● EXERCISE PROMPT: Print the first line of the records below and every line after it, up to and including the line with "localparam int NSM_ADDR_W". Print nothing else.

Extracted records
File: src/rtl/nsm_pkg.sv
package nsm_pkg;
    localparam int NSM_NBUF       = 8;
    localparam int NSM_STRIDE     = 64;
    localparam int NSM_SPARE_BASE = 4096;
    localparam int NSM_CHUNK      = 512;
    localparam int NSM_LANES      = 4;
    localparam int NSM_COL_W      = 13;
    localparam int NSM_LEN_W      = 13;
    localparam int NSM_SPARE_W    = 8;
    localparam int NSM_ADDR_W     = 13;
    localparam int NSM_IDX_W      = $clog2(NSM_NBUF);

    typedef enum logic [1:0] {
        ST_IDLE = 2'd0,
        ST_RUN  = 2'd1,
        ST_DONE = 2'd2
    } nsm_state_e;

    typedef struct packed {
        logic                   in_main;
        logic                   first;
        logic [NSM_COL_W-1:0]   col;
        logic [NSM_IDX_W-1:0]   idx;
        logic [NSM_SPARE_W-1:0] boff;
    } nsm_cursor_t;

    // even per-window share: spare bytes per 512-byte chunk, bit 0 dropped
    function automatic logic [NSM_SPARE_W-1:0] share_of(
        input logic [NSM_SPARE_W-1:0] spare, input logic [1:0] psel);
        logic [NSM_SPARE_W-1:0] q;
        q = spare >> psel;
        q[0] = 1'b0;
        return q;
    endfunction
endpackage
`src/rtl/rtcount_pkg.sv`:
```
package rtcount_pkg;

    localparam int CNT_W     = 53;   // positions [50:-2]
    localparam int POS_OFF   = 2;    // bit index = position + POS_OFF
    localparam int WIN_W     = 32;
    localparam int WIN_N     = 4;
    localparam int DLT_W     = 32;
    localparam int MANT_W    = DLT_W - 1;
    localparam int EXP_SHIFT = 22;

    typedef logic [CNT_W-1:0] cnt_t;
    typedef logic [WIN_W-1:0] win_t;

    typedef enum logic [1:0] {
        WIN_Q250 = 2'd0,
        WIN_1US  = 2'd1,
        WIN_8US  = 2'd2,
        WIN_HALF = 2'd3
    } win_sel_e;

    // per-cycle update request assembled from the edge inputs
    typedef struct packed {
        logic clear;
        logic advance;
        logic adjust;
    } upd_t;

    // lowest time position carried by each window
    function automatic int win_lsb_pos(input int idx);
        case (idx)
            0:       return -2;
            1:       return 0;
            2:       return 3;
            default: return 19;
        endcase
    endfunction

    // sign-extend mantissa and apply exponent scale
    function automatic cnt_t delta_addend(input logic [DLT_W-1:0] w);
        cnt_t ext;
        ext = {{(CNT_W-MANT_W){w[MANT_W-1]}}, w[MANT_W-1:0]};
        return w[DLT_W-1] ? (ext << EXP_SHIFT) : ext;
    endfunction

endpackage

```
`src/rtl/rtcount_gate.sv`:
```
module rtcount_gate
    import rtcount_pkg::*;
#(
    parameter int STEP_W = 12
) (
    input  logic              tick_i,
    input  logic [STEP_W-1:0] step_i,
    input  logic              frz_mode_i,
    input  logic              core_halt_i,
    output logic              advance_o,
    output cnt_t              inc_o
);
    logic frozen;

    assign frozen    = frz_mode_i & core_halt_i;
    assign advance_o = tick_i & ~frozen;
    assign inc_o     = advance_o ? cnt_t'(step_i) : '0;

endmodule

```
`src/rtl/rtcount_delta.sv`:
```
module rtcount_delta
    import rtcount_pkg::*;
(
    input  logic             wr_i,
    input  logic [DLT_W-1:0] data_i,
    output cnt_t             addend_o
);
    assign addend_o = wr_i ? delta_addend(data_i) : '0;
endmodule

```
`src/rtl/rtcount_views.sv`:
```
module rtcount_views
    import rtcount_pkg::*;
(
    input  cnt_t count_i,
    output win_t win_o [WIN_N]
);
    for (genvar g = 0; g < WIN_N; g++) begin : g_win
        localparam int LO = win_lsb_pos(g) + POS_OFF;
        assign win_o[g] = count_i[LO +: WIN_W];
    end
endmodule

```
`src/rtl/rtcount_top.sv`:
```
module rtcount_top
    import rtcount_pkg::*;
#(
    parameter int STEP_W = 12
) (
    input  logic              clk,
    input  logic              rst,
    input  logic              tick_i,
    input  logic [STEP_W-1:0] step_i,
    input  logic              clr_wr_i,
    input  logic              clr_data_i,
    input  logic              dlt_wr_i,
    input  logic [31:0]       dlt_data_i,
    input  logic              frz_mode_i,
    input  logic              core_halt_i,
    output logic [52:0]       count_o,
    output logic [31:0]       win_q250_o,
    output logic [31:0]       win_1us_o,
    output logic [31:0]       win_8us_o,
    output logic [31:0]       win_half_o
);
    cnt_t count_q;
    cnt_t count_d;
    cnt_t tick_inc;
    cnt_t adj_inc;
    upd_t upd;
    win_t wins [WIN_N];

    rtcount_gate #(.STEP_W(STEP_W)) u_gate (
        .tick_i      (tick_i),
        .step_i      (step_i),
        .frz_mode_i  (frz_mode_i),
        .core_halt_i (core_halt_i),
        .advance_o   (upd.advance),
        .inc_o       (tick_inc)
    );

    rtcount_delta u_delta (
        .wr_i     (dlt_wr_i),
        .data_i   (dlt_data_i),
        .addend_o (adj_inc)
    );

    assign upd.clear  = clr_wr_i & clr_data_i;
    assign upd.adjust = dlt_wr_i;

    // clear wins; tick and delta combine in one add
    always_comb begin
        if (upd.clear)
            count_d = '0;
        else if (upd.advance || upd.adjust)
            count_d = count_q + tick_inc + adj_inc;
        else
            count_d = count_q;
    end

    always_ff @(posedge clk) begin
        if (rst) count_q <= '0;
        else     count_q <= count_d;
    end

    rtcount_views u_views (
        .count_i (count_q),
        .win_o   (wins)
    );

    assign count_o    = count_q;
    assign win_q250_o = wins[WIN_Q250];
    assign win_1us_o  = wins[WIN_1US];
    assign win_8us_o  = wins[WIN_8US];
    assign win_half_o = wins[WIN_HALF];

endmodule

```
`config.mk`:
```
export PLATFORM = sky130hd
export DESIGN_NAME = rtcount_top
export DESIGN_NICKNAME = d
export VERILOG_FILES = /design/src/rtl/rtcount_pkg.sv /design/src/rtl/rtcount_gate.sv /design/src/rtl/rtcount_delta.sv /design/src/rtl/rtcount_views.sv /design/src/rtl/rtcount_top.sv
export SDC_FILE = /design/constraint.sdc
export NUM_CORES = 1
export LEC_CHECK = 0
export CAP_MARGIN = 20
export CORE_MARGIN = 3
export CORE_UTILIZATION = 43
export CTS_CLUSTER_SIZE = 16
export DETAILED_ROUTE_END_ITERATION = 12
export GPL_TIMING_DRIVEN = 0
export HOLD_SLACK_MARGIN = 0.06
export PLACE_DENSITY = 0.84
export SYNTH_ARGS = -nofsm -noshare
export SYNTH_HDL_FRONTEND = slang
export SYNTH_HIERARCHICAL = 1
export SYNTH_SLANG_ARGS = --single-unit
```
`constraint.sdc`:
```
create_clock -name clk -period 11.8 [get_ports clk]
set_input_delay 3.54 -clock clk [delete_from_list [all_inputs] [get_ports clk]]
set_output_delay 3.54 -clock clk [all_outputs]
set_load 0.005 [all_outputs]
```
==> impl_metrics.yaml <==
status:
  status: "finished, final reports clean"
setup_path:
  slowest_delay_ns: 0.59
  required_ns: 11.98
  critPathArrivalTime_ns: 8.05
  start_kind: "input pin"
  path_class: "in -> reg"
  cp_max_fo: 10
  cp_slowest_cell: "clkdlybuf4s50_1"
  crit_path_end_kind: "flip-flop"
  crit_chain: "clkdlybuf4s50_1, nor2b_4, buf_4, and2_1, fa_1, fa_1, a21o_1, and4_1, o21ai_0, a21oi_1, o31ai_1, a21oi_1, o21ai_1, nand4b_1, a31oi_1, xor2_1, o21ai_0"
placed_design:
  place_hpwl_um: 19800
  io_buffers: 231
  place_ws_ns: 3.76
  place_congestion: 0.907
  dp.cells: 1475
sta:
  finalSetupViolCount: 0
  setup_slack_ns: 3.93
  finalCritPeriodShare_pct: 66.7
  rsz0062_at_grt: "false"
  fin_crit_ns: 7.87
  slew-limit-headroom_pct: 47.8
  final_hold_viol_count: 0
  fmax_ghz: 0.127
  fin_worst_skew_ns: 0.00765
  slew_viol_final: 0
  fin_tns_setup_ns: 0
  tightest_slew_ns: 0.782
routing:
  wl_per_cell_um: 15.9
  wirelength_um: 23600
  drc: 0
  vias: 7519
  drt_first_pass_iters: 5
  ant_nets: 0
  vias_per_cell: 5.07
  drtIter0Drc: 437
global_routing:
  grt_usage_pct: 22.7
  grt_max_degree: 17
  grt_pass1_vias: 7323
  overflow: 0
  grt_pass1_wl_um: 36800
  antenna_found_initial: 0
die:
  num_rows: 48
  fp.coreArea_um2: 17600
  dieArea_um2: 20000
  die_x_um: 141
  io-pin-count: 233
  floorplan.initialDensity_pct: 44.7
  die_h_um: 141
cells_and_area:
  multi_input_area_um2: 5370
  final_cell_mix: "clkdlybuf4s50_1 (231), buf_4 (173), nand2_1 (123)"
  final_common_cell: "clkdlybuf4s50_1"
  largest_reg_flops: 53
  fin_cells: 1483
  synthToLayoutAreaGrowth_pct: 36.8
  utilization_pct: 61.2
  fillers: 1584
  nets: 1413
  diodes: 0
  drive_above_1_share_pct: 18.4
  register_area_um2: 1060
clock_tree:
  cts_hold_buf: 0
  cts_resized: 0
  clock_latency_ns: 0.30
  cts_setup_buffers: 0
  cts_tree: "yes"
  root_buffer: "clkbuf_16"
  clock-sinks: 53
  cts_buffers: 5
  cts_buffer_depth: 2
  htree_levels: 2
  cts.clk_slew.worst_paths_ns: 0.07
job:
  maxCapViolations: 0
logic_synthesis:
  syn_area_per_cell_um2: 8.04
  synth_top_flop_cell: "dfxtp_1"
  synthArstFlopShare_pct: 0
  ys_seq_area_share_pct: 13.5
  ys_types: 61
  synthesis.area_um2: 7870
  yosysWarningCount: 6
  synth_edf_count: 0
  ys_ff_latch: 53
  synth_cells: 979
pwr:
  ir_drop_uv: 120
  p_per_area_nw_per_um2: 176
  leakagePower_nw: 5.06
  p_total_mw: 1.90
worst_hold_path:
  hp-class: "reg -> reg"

● FINISHED EXERCISE:
File: src/rtl/nsm_pkg.sv
package nsm_pkg;
    localparam int NSM_NBUF       = 8;
    localparam int NSM_STRIDE     = 64;
    localparam int NSM_SPARE_BASE = 4096;
    localparam int NSM_CHUNK      = 512;
    localparam int NSM_LANES      = 4;
    localparam int NSM_COL_W      = 13;
    localparam int NSM_LEN_W      = 13;
    localparam int NSM_SPARE_W    = 8;
    localparam int NSM_ADDR_W     = 13;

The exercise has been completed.